Problem statement: Locate the line that contains "## power by group through the flow" in the entries below, then repeat it and every following line through the line that contains "486 | 0.0452 |", exactly, and no others.
[Opening The data section]
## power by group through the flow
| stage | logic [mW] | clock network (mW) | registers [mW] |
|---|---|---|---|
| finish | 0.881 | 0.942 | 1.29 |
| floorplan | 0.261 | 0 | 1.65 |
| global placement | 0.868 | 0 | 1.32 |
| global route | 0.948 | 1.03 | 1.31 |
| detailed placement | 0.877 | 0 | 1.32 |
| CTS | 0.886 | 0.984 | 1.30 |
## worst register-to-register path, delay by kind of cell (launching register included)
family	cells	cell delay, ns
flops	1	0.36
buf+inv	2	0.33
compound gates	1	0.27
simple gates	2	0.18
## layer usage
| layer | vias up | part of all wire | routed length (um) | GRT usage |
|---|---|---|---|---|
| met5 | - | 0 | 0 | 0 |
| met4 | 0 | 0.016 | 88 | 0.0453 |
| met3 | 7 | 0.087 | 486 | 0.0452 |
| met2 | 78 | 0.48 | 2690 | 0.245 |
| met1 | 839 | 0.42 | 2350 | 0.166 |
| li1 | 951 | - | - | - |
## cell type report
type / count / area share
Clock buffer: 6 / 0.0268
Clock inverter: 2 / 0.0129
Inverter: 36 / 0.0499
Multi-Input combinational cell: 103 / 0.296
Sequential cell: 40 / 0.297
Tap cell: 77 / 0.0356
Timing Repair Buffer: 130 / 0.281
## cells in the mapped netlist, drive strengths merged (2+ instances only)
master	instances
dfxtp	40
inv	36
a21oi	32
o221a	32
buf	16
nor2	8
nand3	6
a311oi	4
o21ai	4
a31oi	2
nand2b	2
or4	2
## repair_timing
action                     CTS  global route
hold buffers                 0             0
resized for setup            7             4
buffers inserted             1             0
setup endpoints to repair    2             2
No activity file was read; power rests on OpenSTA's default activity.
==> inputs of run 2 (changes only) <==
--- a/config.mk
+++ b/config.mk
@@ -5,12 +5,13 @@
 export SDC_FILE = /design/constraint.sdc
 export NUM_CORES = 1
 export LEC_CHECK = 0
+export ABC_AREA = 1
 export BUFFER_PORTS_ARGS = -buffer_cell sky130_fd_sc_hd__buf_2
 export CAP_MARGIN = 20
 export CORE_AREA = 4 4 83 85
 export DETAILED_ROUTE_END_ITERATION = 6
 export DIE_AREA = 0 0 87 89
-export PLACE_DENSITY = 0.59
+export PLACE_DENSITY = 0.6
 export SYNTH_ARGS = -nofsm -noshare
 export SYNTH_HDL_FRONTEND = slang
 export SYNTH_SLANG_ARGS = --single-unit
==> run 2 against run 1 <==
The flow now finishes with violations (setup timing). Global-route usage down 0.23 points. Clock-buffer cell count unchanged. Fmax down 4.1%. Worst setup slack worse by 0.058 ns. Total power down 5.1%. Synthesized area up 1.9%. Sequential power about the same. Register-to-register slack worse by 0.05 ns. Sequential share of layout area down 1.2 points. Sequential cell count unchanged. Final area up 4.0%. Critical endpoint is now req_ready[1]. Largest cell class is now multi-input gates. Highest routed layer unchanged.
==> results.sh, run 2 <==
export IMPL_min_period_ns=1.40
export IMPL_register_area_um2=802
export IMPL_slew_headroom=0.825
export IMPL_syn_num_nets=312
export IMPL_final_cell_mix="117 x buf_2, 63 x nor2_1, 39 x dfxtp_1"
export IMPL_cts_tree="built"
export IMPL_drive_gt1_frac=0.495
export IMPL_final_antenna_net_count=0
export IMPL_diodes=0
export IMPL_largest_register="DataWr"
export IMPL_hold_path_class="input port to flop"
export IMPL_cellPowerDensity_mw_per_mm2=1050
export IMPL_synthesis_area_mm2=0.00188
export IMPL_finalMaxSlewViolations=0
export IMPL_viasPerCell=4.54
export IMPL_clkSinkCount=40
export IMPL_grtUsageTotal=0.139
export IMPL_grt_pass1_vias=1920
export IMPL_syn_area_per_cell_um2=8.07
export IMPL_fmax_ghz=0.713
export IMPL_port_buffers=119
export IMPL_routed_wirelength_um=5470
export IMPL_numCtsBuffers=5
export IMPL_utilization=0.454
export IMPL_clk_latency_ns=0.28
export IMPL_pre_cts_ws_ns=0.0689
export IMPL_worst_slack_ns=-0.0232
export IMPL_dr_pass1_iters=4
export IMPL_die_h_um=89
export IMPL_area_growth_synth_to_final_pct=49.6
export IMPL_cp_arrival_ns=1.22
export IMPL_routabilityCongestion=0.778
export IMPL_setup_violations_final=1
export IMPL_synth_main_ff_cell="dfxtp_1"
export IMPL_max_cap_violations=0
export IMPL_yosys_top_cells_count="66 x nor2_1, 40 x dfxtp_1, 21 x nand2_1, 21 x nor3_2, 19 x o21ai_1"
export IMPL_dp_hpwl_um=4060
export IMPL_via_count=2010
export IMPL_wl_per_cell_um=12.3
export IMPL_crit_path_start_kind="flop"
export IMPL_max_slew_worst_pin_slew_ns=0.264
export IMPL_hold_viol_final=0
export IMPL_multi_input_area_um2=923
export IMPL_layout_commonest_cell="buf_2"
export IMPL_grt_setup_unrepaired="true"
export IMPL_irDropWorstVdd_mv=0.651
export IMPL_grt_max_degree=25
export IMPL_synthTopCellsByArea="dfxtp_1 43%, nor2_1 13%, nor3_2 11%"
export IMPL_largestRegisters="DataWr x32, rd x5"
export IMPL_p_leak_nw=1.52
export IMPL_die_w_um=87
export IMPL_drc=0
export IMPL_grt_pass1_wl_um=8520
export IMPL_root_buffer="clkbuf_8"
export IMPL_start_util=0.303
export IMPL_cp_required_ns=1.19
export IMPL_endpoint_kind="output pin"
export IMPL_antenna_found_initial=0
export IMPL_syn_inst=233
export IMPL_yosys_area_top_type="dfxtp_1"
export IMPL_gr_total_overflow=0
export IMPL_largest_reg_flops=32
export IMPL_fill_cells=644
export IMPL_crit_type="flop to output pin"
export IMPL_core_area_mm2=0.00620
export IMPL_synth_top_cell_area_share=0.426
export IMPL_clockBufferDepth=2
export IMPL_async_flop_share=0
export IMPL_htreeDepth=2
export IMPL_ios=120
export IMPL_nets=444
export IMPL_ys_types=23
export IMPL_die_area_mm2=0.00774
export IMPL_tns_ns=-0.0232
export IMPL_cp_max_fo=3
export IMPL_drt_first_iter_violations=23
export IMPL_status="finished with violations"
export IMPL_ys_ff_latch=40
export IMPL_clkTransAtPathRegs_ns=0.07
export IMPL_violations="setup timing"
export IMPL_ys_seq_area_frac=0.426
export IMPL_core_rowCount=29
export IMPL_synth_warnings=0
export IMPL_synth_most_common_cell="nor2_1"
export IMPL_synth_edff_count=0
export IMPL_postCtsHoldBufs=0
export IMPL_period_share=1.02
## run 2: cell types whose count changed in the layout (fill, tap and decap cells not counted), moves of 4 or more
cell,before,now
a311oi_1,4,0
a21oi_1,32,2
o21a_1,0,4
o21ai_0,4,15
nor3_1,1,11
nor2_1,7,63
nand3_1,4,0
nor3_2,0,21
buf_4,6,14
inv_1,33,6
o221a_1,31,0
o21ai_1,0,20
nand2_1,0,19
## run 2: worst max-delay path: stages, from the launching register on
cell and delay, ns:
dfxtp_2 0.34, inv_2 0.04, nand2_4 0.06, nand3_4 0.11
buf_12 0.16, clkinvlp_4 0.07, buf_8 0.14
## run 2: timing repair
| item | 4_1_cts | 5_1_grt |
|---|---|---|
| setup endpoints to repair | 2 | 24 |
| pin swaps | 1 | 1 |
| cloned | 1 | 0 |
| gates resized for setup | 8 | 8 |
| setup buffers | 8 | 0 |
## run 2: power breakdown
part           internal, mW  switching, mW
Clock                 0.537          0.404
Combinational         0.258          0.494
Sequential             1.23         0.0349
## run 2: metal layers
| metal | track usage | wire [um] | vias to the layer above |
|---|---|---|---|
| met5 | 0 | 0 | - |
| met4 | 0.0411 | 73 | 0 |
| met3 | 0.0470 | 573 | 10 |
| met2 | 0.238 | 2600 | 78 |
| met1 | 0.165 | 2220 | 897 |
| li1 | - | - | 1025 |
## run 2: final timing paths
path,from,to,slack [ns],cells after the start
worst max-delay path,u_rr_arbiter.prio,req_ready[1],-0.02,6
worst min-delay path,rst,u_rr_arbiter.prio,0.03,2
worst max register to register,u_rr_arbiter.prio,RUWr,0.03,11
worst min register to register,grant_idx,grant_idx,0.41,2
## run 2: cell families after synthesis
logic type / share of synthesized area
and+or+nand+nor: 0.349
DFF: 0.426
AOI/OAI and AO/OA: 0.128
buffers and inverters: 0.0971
[Closing The data section]
[Opening The data section]
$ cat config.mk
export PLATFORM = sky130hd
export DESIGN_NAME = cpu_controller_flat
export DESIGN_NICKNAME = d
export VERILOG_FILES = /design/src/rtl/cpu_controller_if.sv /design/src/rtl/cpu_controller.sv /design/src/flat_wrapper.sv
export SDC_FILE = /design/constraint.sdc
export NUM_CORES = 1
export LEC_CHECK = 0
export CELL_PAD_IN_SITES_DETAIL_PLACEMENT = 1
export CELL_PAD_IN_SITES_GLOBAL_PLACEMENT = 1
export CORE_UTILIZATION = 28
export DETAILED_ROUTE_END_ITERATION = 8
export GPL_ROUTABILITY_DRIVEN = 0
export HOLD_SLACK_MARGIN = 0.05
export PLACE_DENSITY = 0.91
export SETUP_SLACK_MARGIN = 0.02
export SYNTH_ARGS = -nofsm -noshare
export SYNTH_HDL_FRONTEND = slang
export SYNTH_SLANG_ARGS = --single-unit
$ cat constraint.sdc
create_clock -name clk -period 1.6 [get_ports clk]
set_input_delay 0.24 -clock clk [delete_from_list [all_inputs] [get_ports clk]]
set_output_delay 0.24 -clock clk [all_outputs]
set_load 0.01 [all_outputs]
[Closing The data section]
Result for this task:
## power by group through the flow
| stage | logic [mW] | clock network (mW) | registers [mW] |
|---|---|---|---|
| finish | 0.881 | 0.942 | 1.29 |
| floorplan | 0.261 | 0 | 1.65 |
| global placement | 0.868 | 0 | 1.32 |
| global route | 0.948 | 1.03 | 1.31 |
| detailed placement | 0.877 | 0 | 1.32 |
| CTS | 0.886 | 0.984 | 1.30 |
## worst register-to-register path, delay by kind of cell (launching register included)
family	cells	cell delay, ns
flops	1	0.36
buf+inv	2	0.33
compound gates	1	0.27
simple gates	2	0.18
## layer usage
| layer | vias up | part of all wire | routed length (um) | GRT usage |
|---|---|---|---|---|
| met5 | - | 0 | 0 | 0 |
| met4 | 0 | 0.016 | 88 | 0.0453 |
| met3 | 7 | 0.087 | 486 | 0.0452 |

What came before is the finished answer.